The administered world has lost control. From north to south, from east to west. The welfare state has been disorganized. The Soviet system has collapsed. The developmental state no longer holds together. From the ideological point of view, the decline of these structures, which have been associated with progressive practices, suggests at first sight, the overwhelming victory of conservative thought, which has always condemned them to failure.

However, it should also be recognized that a certain Marxist tradition, which has not been very evident politically, but which theoretically is the most sophisticated, never imagined human emancipation would be the results of the experiments, which are now falling apart. It is quite true that the loss of control of the administration of the world was never on the horizon of this tradition. But should one not consider it from its own perspective and not just from that which today is hegemonic? Does not the process which is now taking place bring together with it possibilities which can enable the reorganization — right from scratch — of those which believe in the positive surpassing of the reigning order?

The Legacy of Marx

Curiously, on the strictly economic level, Marx’s theory was flexible when formulating the general laws of the capitalist system. Every economic Marxist law admits important counter-tendencies. Taken as a whole, the work of Marx, at the same times it shows the thesis of the growing pauperization of the non-propertied classes, relativizes it when contemplating the possibility that the class struggles result in distributive effects. At the same time it proposes the thesis of the proletarianization of the old social classes, it points to the emergence and the possible growth of the middle strata of society as the result of the development of the system. At the same time as it reveals the tendency of the rate of profit to decline, it admits its inevitability through the cheapening of the means of production as the result of technical progress.

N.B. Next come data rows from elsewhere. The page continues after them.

--- src/shared/dal_pkg.sv ---
// constants, codes and types shared by the alu datapath files
package dal_pkg;
  localparam int unsigned WORD_W = 16;
  localparam int unsigned NUM_BANKS = 2;
  localparam int unsigned NUM_UREGS = 6;

  // unit register slots within one bank
  localparam logic [2:0] SLOT_XIN0 = 3'h0;
  localparam logic [2:0] SLOT_XIN1 = 3'h1;
  localparam logic [2:0] SLOT_YIN0 = 3'h2;
  localparam logic [2:0] SLOT_YIN1 = 3'h3;
  localparam logic [2:0] SLOT_FBK = 3'h4;
  localparam logic [2:0] SLOT_RES = 3'h5;

  // memory bus register select codes
  localparam logic [2:0] BUS_SEL_XIN0 = 3'h0;
  localparam logic [2:0] BUS_SEL_XIN1 = 3'h1;
  localparam logic [2:0] BUS_SEL_YIN0 = 3'h2;
  localparam logic [2:0] BUS_SEL_YIN1 = 3'h3;
  localparam logic [2:0] BUS_SEL_RES = 3'h4;

  // x operand source codes
  localparam logic [2:0] XSRC_XIN0 = 3'h0;
  localparam logic [2:0] XSRC_XIN1 = 3'h1;
  localparam logic [2:0] XSRC_RES = 3'h2;
  localparam logic [2:0] XSRC_MUL0 = 3'h3;
  localparam logic [2:0] XSRC_MUL1 = 3'h4;
  localparam logic [2:0] XSRC_MUL2 = 3'h5;
  localparam logic [2:0] XSRC_SHF0 = 3'h6;
  localparam logic [2:0] XSRC_SHF1 = 3'h7;

  // y operand source codes
  localparam logic [1:0] YSRC_YIN0 = 2'h0;
  localparam logic [1:0] YSRC_YIN1 = 2'h1;
  localparam logic [1:0] YSRC_FBK = 2'h2;

  // result destination codes
  localparam logic [1:0] DEST_NONE = 2'h0;
  localparam logic [1:0] DEST_RES = 2'h1;
  localparam logic [1:0] DEST_FBK = 2'h2;

  // arith status bit positions
  localparam int unsigned ST_ZERO = 0;
  localparam int unsigned ST_NEG = 1;
  localparam int unsigned ST_OVF = 2;
  localparam int unsigned ST_CARRY = 3;
  localparam int unsigned ST_XSIGN = 4;
  localparam int unsigned ST_QUOT = 5;
  localparam int unsigned ST_W = 6;
  localparam logic [5:0] ARITH_STATUS_RST = 6'h00;

  // mode status: bit 0 picks the register bank
  localparam int unsigned MODE_BANK_BIT = 0;
  localparam logic MODE_BANK_RST = 1'b0;

  // axi4-lite register byte offsets
  localparam logic [7:0] OFS_MODE_STATUS = 8'h00;
  localparam logic [7:0] OFS_ARITH_STATUS = 8'h04;
  localparam int unsigned AXI_ADDR_W = 8;
  localparam logic [1:0] RESP_OKAY = 2'h0;
  localparam logic [1:0] RESP_SLVERR = 2'h2;

  typedef enum logic [4:0] {
    OP_ADD    = 5'h00,
    OP_ADC    = 5'h01,
    OP_SUB_XY = 5'h02,
    OP_SBB_XY = 5'h03,
    OP_SUB_YX = 5'h04,
    OP_SBB_YX = 5'h05,
    OP_NEG_X  = 5'h06,
    OP_NEG_Y  = 5'h07,
    OP_INC_Y  = 5'h08,
    OP_DEC_Y  = 5'h09,
    OP_PASS_X = 5'h0a,
    OP_PASS_Y = 5'h0b,
    OP_CLR    = 5'h0c,
    OP_ABS_X  = 5'h0d,
    OP_AND    = 5'h0e,
    OP_OR     = 5'h0f,
    OP_XOR    = 5'h10,
    OP_NOT_X  = 5'h11,
    OP_NOT_Y  = 5'h12
  } dal_op_e;

  typedef logic [15:0] dal_word_t;
endpackage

However, on the institutional level, Marx believes that every evolution, from universal suffrage to shareholding companies, are presages of the new socialist order and are not improvements which will give the system greater possibilities of adapting to social and technical imperatives. This deficiency is certainly not due to a limitation of Marx’s thought, but rather to the limitation of his own times that did not allow him to prove the full scope of the negativity of his dialectic.

The same type of reasoning can be applied to the so-called primitive accumulation of capital, “an accumulation which is not a result of the capitalist form of production, but which is its starting point.” Marx correctly saw that capitalism would even destroy the walls of China, and that all peripheral peoples, under the penalty of perishing, would adopt the bourgeois form of production.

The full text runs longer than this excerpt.